◆ **What the task asks**: The lines to copy are those in the listing below that contain the word "launching".

=== Begin Enclosure ===

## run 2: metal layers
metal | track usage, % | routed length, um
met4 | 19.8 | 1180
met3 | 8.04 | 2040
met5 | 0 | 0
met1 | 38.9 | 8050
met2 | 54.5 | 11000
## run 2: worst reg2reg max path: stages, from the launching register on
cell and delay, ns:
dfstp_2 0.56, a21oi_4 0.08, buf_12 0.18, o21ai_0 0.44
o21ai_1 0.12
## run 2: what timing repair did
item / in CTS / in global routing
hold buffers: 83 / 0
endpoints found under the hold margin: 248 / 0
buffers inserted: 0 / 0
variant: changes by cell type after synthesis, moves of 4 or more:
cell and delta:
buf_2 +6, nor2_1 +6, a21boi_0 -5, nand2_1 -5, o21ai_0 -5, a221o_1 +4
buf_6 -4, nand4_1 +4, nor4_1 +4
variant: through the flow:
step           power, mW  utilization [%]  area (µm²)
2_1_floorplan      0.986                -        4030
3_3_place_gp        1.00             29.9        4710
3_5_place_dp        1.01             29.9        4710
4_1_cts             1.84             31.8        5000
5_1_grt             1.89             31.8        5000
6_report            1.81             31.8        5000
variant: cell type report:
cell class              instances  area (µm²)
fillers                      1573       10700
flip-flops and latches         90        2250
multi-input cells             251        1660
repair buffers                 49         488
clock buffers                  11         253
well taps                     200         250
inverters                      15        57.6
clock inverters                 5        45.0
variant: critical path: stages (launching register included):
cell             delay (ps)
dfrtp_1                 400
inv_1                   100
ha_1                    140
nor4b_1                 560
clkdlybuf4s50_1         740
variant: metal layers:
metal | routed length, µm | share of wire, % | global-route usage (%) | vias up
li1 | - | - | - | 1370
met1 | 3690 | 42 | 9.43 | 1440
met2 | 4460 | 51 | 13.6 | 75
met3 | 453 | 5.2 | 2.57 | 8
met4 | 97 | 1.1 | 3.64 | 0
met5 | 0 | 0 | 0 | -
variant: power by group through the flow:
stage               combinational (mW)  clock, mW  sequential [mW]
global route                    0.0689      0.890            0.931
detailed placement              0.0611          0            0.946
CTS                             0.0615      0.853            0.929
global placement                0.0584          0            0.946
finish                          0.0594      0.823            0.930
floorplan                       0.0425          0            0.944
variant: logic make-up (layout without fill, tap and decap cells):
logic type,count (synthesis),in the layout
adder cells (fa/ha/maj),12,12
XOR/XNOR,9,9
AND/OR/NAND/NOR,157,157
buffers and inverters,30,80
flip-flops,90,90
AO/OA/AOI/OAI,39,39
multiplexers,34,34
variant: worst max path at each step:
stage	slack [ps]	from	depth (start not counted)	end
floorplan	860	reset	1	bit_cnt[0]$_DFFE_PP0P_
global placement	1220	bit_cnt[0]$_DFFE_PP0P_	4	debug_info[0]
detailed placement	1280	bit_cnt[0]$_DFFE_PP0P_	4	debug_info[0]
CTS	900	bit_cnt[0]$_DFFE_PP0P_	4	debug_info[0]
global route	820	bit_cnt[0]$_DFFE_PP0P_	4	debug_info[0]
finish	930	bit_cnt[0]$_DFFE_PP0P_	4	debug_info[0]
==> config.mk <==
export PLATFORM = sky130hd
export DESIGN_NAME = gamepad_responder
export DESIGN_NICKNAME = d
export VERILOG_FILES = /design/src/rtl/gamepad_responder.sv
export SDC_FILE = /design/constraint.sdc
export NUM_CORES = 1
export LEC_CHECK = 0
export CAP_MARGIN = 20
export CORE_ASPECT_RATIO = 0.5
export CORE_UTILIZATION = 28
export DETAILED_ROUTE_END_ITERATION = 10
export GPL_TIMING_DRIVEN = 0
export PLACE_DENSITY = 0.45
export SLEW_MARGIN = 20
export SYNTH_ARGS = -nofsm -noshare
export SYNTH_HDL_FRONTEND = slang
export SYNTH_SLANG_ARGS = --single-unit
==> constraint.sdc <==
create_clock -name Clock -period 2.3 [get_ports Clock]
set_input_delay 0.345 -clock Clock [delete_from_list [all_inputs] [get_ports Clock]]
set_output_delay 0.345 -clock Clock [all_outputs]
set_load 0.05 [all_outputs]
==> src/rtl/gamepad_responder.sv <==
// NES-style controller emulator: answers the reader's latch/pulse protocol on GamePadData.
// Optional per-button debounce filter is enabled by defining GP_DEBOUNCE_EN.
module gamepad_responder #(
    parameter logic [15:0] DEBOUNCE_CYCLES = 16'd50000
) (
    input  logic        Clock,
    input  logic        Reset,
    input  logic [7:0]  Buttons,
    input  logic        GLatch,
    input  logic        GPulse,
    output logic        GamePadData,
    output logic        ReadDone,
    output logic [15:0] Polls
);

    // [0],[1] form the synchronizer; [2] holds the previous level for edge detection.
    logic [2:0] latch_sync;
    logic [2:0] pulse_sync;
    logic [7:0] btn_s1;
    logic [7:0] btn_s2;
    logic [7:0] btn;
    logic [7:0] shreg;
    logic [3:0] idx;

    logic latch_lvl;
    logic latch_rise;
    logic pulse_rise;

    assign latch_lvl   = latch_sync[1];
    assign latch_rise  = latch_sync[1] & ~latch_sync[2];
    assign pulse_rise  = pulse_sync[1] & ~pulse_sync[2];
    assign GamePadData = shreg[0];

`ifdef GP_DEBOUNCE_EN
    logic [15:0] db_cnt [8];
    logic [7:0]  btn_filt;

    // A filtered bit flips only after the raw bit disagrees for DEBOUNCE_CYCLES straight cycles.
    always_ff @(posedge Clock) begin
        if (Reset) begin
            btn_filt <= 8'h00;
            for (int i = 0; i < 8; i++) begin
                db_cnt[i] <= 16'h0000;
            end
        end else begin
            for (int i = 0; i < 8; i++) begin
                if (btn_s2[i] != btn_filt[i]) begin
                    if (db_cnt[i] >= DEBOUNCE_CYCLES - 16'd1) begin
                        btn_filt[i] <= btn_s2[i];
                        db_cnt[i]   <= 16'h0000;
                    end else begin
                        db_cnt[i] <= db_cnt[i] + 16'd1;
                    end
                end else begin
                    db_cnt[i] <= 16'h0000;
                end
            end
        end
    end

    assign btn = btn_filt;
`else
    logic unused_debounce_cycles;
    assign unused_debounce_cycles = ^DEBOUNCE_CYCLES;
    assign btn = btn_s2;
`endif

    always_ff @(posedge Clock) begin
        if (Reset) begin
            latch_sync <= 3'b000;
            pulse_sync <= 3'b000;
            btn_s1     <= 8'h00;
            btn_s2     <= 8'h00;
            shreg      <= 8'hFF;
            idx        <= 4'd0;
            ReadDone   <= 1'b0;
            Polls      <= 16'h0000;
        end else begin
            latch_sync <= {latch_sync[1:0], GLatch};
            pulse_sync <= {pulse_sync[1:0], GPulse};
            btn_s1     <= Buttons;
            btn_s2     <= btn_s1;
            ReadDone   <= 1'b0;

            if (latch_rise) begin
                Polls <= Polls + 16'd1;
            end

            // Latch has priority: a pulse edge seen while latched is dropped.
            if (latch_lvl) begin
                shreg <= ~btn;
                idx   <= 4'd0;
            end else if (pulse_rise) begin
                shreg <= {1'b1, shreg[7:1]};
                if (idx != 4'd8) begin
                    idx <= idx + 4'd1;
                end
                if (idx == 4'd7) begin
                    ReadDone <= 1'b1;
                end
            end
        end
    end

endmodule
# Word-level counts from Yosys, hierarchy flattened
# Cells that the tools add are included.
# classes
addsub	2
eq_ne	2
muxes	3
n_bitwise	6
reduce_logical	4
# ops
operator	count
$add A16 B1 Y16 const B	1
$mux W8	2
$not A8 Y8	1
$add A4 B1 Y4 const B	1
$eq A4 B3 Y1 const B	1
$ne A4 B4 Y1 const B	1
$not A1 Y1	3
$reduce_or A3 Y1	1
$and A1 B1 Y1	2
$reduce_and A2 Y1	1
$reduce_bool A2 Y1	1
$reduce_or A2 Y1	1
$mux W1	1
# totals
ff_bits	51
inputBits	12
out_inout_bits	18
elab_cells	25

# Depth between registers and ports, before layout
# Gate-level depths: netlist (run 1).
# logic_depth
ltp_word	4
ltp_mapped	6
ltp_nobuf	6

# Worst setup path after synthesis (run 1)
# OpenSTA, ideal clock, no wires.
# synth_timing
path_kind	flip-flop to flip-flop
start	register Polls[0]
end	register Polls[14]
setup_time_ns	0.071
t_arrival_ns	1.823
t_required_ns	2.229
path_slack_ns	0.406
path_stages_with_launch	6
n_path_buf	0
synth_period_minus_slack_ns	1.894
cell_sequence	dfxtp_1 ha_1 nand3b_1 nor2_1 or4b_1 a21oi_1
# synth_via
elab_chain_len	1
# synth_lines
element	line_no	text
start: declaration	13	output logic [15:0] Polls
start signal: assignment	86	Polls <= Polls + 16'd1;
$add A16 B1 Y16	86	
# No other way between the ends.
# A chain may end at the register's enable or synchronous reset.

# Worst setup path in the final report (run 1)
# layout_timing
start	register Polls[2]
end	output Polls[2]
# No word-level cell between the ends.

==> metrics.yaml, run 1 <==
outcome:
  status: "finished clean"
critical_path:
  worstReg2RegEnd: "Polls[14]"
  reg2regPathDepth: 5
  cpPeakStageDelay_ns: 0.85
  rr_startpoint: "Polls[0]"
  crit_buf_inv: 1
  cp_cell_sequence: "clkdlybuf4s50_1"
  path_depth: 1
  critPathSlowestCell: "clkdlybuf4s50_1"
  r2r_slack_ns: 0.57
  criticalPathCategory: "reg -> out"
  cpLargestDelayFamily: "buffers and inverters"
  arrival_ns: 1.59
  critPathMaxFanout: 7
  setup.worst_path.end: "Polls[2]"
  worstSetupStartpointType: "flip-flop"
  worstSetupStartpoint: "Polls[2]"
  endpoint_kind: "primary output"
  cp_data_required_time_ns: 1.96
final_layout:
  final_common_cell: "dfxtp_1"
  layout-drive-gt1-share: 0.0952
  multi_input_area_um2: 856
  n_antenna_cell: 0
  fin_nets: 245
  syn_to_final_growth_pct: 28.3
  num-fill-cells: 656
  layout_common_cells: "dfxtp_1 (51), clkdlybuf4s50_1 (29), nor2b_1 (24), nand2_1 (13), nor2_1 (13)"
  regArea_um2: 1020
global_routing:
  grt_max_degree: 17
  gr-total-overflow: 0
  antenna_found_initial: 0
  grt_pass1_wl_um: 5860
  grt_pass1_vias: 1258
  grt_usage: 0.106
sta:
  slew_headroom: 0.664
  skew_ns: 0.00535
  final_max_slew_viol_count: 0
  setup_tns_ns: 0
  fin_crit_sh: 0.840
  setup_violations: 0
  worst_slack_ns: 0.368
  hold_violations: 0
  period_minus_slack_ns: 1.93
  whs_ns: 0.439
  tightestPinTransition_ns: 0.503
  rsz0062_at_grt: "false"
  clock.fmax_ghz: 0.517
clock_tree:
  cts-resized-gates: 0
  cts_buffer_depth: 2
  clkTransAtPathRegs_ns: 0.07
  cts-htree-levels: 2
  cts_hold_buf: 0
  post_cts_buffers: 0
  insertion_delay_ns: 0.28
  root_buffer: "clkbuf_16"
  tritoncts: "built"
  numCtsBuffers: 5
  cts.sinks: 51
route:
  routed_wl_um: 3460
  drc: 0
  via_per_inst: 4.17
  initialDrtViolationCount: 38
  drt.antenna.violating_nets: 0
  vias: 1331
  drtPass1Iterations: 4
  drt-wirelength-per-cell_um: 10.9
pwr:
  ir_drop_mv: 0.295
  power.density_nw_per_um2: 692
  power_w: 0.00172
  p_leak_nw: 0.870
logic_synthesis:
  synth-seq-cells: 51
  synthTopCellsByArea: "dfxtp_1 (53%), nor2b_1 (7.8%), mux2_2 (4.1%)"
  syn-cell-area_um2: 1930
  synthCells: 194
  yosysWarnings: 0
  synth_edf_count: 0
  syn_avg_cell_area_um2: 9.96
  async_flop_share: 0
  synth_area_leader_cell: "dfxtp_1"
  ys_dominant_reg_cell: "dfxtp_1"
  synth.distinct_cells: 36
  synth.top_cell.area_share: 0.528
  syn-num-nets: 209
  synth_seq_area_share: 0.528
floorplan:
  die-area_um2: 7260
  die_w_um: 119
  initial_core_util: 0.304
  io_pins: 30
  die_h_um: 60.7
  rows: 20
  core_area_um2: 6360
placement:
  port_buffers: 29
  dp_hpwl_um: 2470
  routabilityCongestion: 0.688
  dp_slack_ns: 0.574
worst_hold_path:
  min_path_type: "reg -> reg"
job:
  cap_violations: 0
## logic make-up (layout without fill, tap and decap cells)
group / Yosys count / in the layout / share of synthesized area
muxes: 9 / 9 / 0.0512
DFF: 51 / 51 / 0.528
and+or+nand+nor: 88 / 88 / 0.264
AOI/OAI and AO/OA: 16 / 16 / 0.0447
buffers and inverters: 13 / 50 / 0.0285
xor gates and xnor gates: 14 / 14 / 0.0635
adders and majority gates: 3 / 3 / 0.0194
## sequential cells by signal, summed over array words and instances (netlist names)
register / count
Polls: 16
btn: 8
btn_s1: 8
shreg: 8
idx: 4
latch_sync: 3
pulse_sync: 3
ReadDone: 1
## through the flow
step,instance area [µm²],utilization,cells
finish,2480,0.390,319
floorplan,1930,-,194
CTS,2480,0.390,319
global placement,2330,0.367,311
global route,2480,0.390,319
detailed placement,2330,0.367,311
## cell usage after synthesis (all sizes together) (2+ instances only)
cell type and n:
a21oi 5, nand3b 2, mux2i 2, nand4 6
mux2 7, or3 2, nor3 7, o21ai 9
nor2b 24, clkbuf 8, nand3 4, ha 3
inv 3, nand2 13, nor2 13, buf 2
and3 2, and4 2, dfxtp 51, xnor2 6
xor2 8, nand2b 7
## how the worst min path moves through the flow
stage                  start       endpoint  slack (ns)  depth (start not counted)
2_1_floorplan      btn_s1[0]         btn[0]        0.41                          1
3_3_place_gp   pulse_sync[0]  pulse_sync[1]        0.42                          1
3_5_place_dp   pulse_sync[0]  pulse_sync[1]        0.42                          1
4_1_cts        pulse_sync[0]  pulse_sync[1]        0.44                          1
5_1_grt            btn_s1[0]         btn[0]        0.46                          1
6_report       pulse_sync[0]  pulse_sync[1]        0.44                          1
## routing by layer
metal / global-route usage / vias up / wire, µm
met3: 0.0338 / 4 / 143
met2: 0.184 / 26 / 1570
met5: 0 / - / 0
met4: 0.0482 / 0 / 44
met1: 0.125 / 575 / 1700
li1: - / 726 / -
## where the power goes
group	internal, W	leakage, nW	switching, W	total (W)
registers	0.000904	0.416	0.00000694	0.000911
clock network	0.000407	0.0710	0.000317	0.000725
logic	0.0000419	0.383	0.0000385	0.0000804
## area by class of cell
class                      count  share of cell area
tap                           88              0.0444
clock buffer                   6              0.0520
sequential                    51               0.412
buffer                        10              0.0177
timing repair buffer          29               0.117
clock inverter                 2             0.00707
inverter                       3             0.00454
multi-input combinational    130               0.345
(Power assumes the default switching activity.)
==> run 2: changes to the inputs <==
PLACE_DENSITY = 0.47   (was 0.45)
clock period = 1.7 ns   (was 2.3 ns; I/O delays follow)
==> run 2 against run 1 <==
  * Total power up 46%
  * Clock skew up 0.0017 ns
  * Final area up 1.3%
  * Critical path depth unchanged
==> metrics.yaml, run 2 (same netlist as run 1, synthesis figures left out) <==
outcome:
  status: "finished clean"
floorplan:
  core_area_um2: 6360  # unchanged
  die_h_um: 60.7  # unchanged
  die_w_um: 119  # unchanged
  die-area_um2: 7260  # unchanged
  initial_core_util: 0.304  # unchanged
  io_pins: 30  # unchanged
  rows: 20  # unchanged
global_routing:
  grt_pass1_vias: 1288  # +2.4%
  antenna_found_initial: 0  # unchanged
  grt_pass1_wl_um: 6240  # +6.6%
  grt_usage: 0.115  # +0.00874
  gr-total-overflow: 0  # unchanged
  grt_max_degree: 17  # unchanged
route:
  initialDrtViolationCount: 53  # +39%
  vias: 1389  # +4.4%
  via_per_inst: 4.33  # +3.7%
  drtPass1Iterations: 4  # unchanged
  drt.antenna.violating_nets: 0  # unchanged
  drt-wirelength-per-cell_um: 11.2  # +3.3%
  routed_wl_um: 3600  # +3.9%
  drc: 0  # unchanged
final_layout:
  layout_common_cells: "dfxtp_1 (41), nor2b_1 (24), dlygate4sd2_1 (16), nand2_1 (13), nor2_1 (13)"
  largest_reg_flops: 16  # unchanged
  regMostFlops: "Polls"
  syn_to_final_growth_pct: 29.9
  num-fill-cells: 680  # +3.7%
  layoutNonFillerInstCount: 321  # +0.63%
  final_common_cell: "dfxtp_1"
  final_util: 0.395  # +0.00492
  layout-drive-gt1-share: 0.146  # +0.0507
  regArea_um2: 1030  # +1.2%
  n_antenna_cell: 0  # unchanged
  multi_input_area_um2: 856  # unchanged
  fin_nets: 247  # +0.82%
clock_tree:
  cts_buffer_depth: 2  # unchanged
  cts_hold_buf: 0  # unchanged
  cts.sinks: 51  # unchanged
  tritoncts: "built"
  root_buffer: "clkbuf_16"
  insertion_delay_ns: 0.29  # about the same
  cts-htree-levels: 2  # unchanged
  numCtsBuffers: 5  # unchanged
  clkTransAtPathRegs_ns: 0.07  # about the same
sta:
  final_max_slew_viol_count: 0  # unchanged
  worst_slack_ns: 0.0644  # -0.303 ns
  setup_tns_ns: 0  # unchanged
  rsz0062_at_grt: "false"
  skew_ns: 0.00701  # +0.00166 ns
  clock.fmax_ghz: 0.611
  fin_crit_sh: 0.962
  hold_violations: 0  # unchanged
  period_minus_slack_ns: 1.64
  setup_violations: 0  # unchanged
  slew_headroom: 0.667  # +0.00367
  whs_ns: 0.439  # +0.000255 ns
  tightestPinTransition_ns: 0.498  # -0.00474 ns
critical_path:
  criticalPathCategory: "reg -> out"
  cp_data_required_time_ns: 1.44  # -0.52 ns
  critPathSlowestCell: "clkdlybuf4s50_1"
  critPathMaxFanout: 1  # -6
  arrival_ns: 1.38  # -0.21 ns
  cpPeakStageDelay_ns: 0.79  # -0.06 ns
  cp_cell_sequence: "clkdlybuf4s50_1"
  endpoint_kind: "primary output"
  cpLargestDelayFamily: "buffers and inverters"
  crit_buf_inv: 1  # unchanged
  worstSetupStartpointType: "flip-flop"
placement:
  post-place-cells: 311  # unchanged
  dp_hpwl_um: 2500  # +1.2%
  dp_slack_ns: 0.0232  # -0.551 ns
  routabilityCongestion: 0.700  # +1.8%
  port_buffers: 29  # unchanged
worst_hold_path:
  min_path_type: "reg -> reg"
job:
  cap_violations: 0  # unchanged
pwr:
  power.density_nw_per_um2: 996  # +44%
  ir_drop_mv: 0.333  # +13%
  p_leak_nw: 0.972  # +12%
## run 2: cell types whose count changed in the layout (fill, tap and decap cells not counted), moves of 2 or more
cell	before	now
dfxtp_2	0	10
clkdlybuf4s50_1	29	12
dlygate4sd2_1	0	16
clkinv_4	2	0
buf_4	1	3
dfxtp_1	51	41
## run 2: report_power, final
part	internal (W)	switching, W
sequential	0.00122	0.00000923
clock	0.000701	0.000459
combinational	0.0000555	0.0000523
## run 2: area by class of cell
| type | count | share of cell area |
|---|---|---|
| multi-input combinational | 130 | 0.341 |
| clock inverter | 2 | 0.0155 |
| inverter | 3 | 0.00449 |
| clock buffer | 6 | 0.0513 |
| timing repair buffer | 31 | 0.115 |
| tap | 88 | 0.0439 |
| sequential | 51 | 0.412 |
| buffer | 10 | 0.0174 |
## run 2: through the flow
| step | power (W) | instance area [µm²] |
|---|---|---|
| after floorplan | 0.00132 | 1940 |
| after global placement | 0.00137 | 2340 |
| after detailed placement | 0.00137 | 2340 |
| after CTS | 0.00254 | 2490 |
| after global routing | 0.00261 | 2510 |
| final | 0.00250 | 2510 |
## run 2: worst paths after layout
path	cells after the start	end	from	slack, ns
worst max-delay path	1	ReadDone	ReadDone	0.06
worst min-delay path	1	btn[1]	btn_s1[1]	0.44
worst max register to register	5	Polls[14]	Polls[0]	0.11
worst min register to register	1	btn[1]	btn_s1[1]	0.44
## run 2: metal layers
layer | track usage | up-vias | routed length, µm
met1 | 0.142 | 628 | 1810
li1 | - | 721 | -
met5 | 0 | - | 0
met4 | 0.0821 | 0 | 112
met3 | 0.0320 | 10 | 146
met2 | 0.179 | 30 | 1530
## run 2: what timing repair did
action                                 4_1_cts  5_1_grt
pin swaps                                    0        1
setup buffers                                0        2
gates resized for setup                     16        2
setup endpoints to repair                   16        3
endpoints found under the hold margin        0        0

=== End Enclosure ===

◆ **Response area**:
## run 2: worst reg2reg max path: stages, from the launching register on
variant: critical path: stages (launching register included):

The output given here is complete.